The Thunder Bay-based junior miner decided to tap into the collected wisdom of the university’s geology department back in 2011 to figure out exactly what they had found at its Albany project, 30 kilometres north of the Trans-Canada Highway near the communities of Constance Lake First Nation and Hearst.

The area had been relatively underexplored when Zenyatta came rolling through looking for nickel and copper.

Conly, a mineral deposit specialist in base metals, had no experience in graphite, but he was well-versed in the earthly mechanical processes that produce these deposits.

This was definitely something unique.

“I’d never seen anything like this,” said Conly, who examined some sections of the finely crystalized ore and “really clean looking” rock.

The formation and the discovery of the deposit, and its two breccia pipes, hundreds of metres wide, that delivered this carbon coming straight from the earth’s mantle, has often been compared to a diamond find.

“What we’re looking at here is the core to a major volcanic complex,” said Conly.

The deposit is beneath a thick veneer of about 40 metres of James Bay lowlands’ sand, gravel and limestone, so there are no telltale signs on surface.

The company claims this “rare hydrothermal or vein type deposit,” that’s 99 per cent pure, is the largest and only known graphite deposit of its type under development in the world.

There are three types of graphite deposits: flake, amorphous and hydrothermal.

Hydrothermal graphite is the purest and cleanest form there is, and it’s also very rare.

What Zenyatta uncovered with Albany is something not seen outside of Sri Lanka in more than 150 years.

This discovery has garnered Zenyatta plenty of accolades over the last two years, including being named the Discovery of the Year Award by the Ontario Prospectors Association in 2013. The company has also taken home the TSX Venture Exchange’s award for the Top Performing Company two years consecutively.

Last December, with Conly’s help, Zenyatta released a mineral resource estimate for Albany with an indicated count of 25.1 million tonnes at an average grade of 3.89 per cent graphitic carbon containing 977,000 tonnes, and an inferred estimate of 20.1 million tonnes at an average grade of 2.20 per cent, containing 441,000 tonnes.

Graphite is much in demand in the clean-tech and green-tech sectors for lithium ion batteries, the wind and solar energy industry, electronic devices and fuel cells,

If developed, Zenyatta is targeting the $13-billion global synthetic graphite market.

Conly said what Zenyatta has with Albany is a deposit with low sulphide content which generates less waste material and achieves greater efficiencies and lower costs in processing.

In separating themselves from other graphite producers, Zenyatta has taken an educational approach to ensure that whatever information they release is backed up by solid research.

“I’ve worked with a lot of exploration companies over my research career and I’ve had amazing experiences, but nothing compares to (company president-CEO) Aubrey (Eveleigh) and his team,” said Conly.

“They don’t want to put a bunch of puffery out there that we overstated something or were completely in error.”

Conly secured a federal Natural Sciences and Engineering Research Council (NSERC) grant to study the deposit and better understand its origins.

With industry and in-kind contributions, the total research project is worth almost $150,000.

The industry criticism is that this is a one-of-a-kind deposit, said Conly, “so why bothering studying it?

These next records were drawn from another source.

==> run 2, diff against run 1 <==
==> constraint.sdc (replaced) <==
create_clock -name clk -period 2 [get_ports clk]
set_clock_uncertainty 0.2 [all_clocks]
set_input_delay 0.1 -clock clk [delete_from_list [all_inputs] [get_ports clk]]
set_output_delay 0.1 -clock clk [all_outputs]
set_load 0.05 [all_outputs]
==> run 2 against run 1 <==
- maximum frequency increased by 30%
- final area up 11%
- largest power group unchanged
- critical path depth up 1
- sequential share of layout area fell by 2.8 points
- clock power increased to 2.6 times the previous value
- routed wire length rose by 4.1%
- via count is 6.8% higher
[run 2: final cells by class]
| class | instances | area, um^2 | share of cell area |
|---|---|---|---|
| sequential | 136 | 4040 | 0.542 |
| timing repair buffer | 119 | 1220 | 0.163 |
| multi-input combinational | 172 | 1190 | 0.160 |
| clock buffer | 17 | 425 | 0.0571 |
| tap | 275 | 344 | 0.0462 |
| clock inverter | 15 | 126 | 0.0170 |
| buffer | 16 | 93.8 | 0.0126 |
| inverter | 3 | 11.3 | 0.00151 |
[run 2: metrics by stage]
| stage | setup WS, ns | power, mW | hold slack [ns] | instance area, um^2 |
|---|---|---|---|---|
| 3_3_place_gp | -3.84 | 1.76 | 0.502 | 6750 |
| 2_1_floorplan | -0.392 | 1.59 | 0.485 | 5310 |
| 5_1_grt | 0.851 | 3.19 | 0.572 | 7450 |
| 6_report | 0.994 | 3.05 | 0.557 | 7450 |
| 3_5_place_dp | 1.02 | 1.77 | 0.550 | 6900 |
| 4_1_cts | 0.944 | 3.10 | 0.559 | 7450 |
**src/rtl/apb_chk_wait_timer.sv**
```systemverilog
// Wait-state counter for the ACCESS phase: load to 1 on the first access cycle,
// count each further wait cycle, and flag the cycle that reaches the limit.
module apb_chk_wait_timer #(
    parameter int TIMEOUT_CYCLES = 256
) (
    input  logic clk,
    input  logic rst,
    input  logic load,
    input  logic inc,
    output logic expire
);
    localparam int TW = $clog2(TIMEOUT_CYCLES + 1);

    logic [TW-1:0] count_reg;

    assign expire = inc && (({1'b0, count_reg} + 1'b1) == (TW + 1)'(TIMEOUT_CYCLES));

    // Anything other than load/continue means the transfer is over, so drop to 0.
    always_ff @(posedge clk or posedge rst) begin
        if (rst)
            count_reg <= '0;
        else if (load)
            count_reg <= TW'(1);
        else if (inc && !expire)
            count_reg <= count_reg + 1'b1;
        else
            count_reg <= '0;
    end

endmodule

```
**config.mk**
```make
export PLATFORM = sky130hd
export DESIGN_NAME = apb_chk_wait_timer
export DESIGN_NICKNAME = d
export VERILOG_FILES = /design/src/rtl/apb_chk_wait_timer.sv
export SDC_FILE = /design/constraint.sdc
export NUM_CORES = 1
export LEC_CHECK = 0
export ABC_CLOCK_PERIOD_IN_PS = 1650
export CAP_MARGIN = 20
export CORE_AREA = 2 2 39 41
export CTS_CLUSTER_DIAMETER = 150
export CTS_CLUSTER_SIZE = 30
export DETAILED_ROUTE_END_ITERATION = 10
export DIE_AREA = 0 0 41 43
export DONT_BUFFER_PORTS = 1
export GPL_TIMING_DRIVEN = 0
export PLACE_DENSITY_LB_ADDON = 0.3
export SLEW_MARGIN = 20
export SYNTH_ARGS = -nofsm -noshare
export SYNTH_HDL_FRONTEND = slang
export SYNTH_SLANG_ARGS = --single-unit
export TNS_END_PERCENT = 30
```
**constraint.sdc**
```tcl
create_clock -name clk -period 1.65 [get_ports clk]
set_input_delay 0.0825 -clock clk [delete_from_list [all_inputs] [get_ports clk]]
set_output_delay 0.0825 -clock clk [all_outputs]
set_load 0.03 [all_outputs]
```
==> results.cfg <==
[logic_synthesis]
synth_area_um2 = 531
synth_ff_type = dfrtp_1
synth_nets = 60
synth.area.top_cells = dfrtp_1, a2111oi_4, xnor2_1
synth.distinct_cells = 30
synth_most_common_cell = dfrtp_1
synthArstFlopShare_pct = 100
synth-edff-count = 0
synth-seq-cells = 9
seq_area_frac_synth_pct = 42.5
synth_cells = 55
synth_top_area_share_pct = 42.5
synth_area_per_cell_um2 = 9.65
synthTopCellsByCount = dfrtp_1, nor2_1
synth_warnings = 0
synth.largest_area_cell = dfrtp_1

[setup_path]
path_max_fanout = 6
crit_chain = buf_4, xnor2_1, a2bb2oi_2, a2111oi_4, and2_4
r2r_slack_ns = 0.06
slowest_delay_ns = 0.40
slowest_stage = dfrtp_2
crit_path_end_kind = primary output
cp.required_ns = 1.57
worst-setup-path-type = reg2out
arrival_ns = 1.72
start_kind = flop

[grt]
grt_pass1_wl_um = 1880
top_usage_layer = met2
grt_use_met1_pct = 18.6
grt_pass1_vias = 461
overflow = 0
use_met3_pct = 1.57
globalRouteMet2Util_pct = 25.9
grt_start_max_net_pins = 10
grt_antenna_before_repair = 0
grtUsageTotal_pct = 15.7

[outcome]
violations = negative setup slack
status = finished, violations left

[clock_network]
numCtsBuffers = 3
cts_sinks = 9
cts_tree = done
clkLatencyLatePin_ns = 0.26
root_buffer = clkbuf_4
path_clk_slew_ns = 0.06
h-tree-depth = 1
clockBufferDepth = 2

[sta]
hold_viol_final = 0
timing.fmax_ghz = 0.553
hold_ws_ns = 0.223
setup_slack_ns = -0.157
setup_viol = 1
slew_violations = 0
tightest_slew_ns = 0.343
grt_setup_unrepaired = yes
period_share_pct = 110
skew_ns = 0.000216
min_period_ns = 1.81
slew_headroom_pct = 77.1

[pwr]
irDropWorstVdd_v = 0.000423
powerDensity_mw_per_mm2 = 610
p_leak_nw = 0.255

[placed_design]
io_buffer_count = 0
dpl.hpwl_um = 666
gp_congestion = 0.733
placed_cells = 71

[die]
rows = 14
fp.dieH_um = 43
die_x_um = 41
start_util_pct = 38.3
dieArea_mm2 = 0.00176
io_pins = 5
core_mm2 = 0.00138

[layout]
nNetsFinal = 75
n_antenna_cell = 0
largest_reg_flops = 9
syn2layout_area_growth_pct = 31.6
layout-drive-gt1-share_pct = 29.0
utilization_pct = 50.5
final-instance-count-excl-fill = 85

[hold_path]
hp-class = in2async

[detailed_routing]
drt_pre_antenna_iters = 4
wl_per_cell_um = 12.9
vias = 450
routed_via_density = 5.29
wirelength_um = 1090
drtIter0Drc = 7
drc = 0
ant_nets = 0

[flow_run]
cap_violations = 0
## stage by stage
| step | instance area (µm²) | TNS [ns] | worst slack, ns | power (mW) |
|---|---|---|---|---|
| 2_1_floorplan | 532 | 0 | 0.00812 | 0.249 |
| 6_report | 698 | -0.157 | -0.157 | 0.426 |
| 3_5_place_dp | 552 | -0.111 | -0.111 | 0.254 |
| 4_1_cts | 664 | -0.229 | -0.229 | 0.432 |
| 3_3_place_gp | 552 | -0.103 | -0.103 | 0.254 |
| 5_1_grt | 698 | -0.225 | -0.225 | 0.450 |
## cells in the final DEF (no fill, tap or decap), drive strengths merged
master and count:
o21bai 1, dlygate4sd3 3, o21ai 4, and2 1, a2111oi 1, or2 1
xnor2 3, a21oi 3, inv 1, a211oi 1, nor2b 1, clkbuf 5
and4 1, nor3b 1, a211o 1, buf 8, nand2 2, nand4 1
nor2 6, nand3b 1, dfrtp 9, nand3 4, a2bb2oi 1, nand2b 2
or3 3, nor3 1, ha 1, xor2 2
## kinds of logic (layout without fill, tap and decap cells)
family	after synthesis	in the layout	share of synthesized area (%)
AOI/OAI and AO/OA	12	12	17.9
xor gates and xnor gates	5	5	8.26
adders and majority gates	1	1	2.36
buffers and inverters	3	17	2.36
DFF	9	9	42.5
and+or+nand+nor	25	25	26.7
## per-layer routing
| metal | vias to the layer above | part of all wire (%) |
|---|---|---|
| met3 | 2 | 1.5 |
| li1 | 223 | - |
| met4 | 0 | 1.3 |
| met5 | - | 0 |
| met2 | 7 | 53 |
| met1 | 218 | 44 |
## worst paths after layout
| path | startpoint | to | cells past startpoint |
|---|---|---|---|
| worst max-delay path | count_reg[7] | expire | 5 |
| worst min-delay path | rst | count_reg[3] | 2 |
| worst max register to register | count_reg[7] | count_reg[0] | 6 |
| worst min register to register | count_reg[5] | count_reg[5] | 2 |
| max in group asynchronous | rst | count_reg[4] | 2 |
| min in group clk | inc | count_reg[2] | 3 |
## cell type report
type	instances	area, µm²
plain buffers	2	15.0
clock buffers	4	26.3
multi-input cells	43	322
inverters	1	3.75
well taps	16	20.0
fillers	131	686
flip-flops and latches	9	229
repair buffers	10	82.6
## critical path, delay by kind of cell (launching register included)
kind | cells | cell delay [ns]
AO/OA/AOI/OAI | 2 | 0.52
XOR/XNOR | 1 | 0.14
buffers and inverters | 1 | 0.15
flip-flops | 1 | 0.40
AND/OR/NAND/NOR | 1 | 0.25
## where the power goes
part           leakage, nW  internal, mW  switching, mW
clock network       0.0150        0.0930         0.0732
logic                0.123        0.0151         0.0149
registers            0.117         0.224        0.00551
## what timing repair did
| item | in CTS | in global routing |
|---|---|---|
| endpoints found under the hold margin | 10 | 0 |
| setup buffers | 5 | 2 |
| endpoints found under the setup margin | 1 | 4 |
| gates resized for setup | 6 | 4 |
| hold buffers | 3 | 0 |
| pin swaps | 3 | 4 |
No activity file was read; power rests on OpenSTA's default activity.
$ cat src/rtl/t07_ssdec_pkg.sv
// Shared constants for the SPI-fed eight-digit seven-segment display receiver.
// The hex font table is only used when T07_SSDEC_HEXDECODE_EN is defined.
package t07_ssdec_pkg;

    localparam int FRAME_W    = 16;
    localparam int NUM_DIGITS = 8;
    localparam int BITCNT_SAT = FRAME_W + 1;

    localparam logic [7:0] ADDR_DIGIT_MAX = 8'h07;
    localparam logic [7:0] ADDR_CTRL      = 8'h0F;
    localparam logic [7:0] CTRL_RESET     = 8'h01;

    localparam int CTRL_DISP_EN  = 0;
    localparam int CTRL_HEX_MODE = 1;

    // Segment order {g,f,e,d,c,b,a}; element 0 is the glyph for nibble 0.
    localparam logic [15:0][6:0] HEX_FONT = {
        7'h71, 7'h79, 7'h5E, 7'h39, 7'h7C, 7'h77, 7'h6F, 7'h7F,
        7'h07, 7'h7D, 7'h6D, 7'h66, 7'h4F, 7'h5B, 7'h06, 7'h3F
    };

endpackage

$ cat src/rtl/t07_ssdec_scan.sv
// Digit scan: prescaler, scan index and registered anode/segment outputs.
// Font decoding is present only with T07_SSDEC_HEXDECODE_EN defined.
module t07_ssdec_scan
    import t07_ssdec_pkg::*;
#(
    parameter int SCAN_DIV = 1000
) (
    input  logic                  clk,
    input  logic                  rst,
    input  logic                  display_on,
`ifdef T07_SSDEC_HEXDECODE_EN
    input  logic                  hex_mode,
`endif
    input  logic [NUM_DIGITS-1:0][7:0] digits,
    output logic [7:0]            digit_an,
    output logic [7:0]            digit_seg
);

    logic [15:0] presc;
    logic [2:0]  idx;
    logic [7:0]  seg_next;

    always_ff @(posedge clk or posedge rst) begin
        if (rst) begin
            presc <= '0;
            idx   <= '0;
        end else if (presc == 16'(SCAN_DIV - 1)) begin
            presc <= '0;
            idx   <= idx + 3'd1;
        end else begin
            presc <= presc + 16'd1;
        end
    end

    always_comb begin
        seg_next = digits[idx];
`ifdef T07_SSDEC_HEXDECODE_EN
        if (hex_mode) begin
            seg_next = {digits[idx][7], HEX_FONT[digits[idx][3:0]]};
        end
`endif
    end

    // Outputs follow the index by one cycle; blanking never stops the scan.
    always_ff @(posedge clk or posedge rst) begin
        if (rst) begin
            digit_an  <= '0;
            digit_seg <= '0;
        end else if (display_on) begin
            digit_an  <= 8'd1 << idx;
            digit_seg <= seg_next;
        end else begin
            digit_an  <= '0;
            digit_seg <= '0;
        end
    end

endmodule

What’s one-of-kind today might be run-of-the-mill a decade from now. Who knows? We have this unique type of graphite deposit. What are really the mechanisms of it forming and why is it there?”

He’s hopeful his research could eventually be developed into an industry exploration model.

The company has started a preliminary economic assessment to study Albany’s open pit potential. The report is scheduled for release by early summer.